(Data to use)

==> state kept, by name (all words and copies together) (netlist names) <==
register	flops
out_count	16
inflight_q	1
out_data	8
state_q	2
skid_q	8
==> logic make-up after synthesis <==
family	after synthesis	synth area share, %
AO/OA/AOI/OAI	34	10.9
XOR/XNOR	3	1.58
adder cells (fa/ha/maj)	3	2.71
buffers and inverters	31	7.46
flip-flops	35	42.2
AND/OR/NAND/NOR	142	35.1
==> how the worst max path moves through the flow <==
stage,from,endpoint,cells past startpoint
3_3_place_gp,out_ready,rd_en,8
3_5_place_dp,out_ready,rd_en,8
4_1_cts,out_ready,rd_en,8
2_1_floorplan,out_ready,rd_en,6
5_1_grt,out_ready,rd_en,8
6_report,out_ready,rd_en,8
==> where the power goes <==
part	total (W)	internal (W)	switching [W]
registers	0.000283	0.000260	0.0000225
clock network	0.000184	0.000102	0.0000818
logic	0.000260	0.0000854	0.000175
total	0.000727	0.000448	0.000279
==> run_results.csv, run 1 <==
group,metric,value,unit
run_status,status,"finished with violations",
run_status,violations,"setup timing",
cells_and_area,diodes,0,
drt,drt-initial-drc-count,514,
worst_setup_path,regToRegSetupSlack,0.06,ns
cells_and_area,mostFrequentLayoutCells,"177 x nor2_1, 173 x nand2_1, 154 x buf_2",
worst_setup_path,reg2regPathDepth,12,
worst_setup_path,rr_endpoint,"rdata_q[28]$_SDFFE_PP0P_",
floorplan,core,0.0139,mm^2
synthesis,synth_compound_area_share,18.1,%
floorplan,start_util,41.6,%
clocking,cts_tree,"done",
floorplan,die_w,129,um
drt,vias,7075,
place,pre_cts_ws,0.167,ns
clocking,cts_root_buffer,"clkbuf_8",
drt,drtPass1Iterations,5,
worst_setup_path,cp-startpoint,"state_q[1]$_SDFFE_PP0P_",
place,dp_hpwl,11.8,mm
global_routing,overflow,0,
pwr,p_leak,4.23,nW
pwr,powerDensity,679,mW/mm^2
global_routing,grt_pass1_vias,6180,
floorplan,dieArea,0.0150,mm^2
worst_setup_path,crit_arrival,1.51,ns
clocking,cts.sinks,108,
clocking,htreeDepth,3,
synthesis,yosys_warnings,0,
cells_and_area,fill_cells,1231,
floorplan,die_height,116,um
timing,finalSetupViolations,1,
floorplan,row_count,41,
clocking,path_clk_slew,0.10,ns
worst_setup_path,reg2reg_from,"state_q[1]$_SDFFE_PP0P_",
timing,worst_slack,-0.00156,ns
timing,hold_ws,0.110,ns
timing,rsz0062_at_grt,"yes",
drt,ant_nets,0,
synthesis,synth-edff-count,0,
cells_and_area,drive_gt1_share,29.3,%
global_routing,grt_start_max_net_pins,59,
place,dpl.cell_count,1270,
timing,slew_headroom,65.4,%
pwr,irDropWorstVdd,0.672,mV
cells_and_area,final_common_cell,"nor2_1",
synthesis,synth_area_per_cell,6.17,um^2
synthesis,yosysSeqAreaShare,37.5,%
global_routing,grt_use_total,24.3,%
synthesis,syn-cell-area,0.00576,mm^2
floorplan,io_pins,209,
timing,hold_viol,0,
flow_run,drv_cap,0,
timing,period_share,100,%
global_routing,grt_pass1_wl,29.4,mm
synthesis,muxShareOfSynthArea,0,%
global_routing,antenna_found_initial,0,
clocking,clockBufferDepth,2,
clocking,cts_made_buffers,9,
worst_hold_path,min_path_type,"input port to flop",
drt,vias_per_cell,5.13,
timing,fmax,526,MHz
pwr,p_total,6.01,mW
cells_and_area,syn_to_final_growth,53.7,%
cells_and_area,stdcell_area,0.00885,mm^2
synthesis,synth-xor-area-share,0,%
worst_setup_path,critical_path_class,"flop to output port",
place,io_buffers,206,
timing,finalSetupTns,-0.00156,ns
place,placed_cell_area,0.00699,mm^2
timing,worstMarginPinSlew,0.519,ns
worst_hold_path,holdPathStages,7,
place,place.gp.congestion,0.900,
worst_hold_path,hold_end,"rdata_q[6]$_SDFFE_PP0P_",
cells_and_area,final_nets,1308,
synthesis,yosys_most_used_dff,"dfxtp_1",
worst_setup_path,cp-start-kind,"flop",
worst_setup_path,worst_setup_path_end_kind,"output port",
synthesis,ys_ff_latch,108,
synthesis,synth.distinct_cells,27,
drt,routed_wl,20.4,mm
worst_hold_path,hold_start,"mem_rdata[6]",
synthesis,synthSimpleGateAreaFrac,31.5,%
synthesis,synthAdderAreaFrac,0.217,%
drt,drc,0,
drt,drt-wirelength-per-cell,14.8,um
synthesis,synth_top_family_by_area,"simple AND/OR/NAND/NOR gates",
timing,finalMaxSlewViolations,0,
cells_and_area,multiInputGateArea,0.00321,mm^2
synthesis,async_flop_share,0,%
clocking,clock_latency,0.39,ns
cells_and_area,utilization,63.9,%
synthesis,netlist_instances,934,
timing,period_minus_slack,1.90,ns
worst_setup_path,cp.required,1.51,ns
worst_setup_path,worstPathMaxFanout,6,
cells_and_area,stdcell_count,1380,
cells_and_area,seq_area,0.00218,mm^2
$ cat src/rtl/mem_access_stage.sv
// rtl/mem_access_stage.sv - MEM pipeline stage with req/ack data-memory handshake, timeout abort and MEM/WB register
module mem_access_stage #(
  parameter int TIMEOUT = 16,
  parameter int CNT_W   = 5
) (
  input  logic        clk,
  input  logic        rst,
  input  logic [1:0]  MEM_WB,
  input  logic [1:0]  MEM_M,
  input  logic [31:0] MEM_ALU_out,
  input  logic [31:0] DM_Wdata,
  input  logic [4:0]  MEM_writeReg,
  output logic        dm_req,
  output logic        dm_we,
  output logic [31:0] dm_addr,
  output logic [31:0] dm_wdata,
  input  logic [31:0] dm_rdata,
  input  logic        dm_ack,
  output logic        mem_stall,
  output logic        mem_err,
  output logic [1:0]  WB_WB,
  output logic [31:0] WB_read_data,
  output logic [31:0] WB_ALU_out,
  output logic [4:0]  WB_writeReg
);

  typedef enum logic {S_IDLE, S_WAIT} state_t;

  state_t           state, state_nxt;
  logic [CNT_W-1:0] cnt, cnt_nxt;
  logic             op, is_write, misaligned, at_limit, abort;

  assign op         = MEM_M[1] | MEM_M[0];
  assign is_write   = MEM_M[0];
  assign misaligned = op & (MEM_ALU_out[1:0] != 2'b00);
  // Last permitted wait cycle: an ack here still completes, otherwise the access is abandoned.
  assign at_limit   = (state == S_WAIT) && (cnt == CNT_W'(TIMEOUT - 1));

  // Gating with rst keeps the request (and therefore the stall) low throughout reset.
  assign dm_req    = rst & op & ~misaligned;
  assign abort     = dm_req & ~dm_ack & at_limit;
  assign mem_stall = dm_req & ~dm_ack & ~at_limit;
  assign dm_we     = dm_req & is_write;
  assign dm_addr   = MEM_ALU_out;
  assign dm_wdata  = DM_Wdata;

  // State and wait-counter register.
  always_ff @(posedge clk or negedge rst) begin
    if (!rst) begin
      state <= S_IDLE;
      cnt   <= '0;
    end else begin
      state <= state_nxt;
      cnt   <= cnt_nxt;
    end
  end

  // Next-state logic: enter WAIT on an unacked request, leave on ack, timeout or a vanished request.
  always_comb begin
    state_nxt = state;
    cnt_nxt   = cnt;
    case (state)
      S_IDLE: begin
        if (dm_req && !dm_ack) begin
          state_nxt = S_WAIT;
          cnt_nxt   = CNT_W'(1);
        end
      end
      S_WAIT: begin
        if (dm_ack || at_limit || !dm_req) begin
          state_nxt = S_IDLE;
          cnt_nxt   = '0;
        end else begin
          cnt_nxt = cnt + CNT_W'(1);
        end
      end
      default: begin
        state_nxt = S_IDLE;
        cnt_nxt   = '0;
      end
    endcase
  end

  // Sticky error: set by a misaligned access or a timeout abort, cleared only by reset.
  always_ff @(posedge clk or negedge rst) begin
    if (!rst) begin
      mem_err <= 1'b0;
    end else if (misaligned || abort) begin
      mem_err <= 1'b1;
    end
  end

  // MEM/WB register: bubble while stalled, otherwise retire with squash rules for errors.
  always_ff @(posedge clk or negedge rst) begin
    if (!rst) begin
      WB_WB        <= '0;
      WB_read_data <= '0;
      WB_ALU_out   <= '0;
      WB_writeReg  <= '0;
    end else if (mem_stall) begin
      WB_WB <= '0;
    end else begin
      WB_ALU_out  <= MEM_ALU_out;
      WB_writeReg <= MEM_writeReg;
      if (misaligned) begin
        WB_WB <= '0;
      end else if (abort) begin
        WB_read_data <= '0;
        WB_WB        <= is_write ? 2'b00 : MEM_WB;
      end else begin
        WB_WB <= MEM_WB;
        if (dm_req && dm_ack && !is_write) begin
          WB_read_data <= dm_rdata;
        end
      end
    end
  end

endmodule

(End Data to use)
(Data to use)

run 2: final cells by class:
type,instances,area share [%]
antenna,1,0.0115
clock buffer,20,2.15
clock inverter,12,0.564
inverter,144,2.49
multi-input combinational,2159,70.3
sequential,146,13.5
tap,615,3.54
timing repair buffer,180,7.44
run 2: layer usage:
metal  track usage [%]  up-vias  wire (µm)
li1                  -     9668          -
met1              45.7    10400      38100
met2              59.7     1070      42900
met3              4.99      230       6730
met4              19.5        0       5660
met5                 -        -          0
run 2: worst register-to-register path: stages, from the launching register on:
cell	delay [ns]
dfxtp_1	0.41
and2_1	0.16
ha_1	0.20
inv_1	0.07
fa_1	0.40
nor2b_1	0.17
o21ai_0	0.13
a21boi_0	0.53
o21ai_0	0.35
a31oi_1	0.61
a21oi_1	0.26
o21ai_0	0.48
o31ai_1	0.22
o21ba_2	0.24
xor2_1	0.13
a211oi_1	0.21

(End Data to use)

#### Description of the task:
In the records above, the line with "state kept, by" marks the start and the line with "4_1_cts,out_ready,rd_en,8" marks the end; copy that stretch exactly, both lines included, and nothing else.

#### Your solution:
==> state kept, by name (all words and copies together) (netlist names) <==
register	flops
out_count	16
inflight_q	1
out_data	8
state_q	2
skid_q	8
==> logic make-up after synthesis <==
family	after synthesis	synth area share, %
AO/OA/AOI/OAI	34	10.9
XOR/XNOR	3	1.58
adder cells (fa/ha/maj)	3	2.71
buffers and inverters	31	7.46
flip-flops	35	42.2
AND/OR/NAND/NOR	142	35.1
==> how the worst max path moves through the flow <==
stage,from,endpoint,cells past startpoint
3_3_place_gp,out_ready,rd_en,8
3_5_place_dp,out_ready,rd_en,8
4_1_cts,out_ready,rd_en,8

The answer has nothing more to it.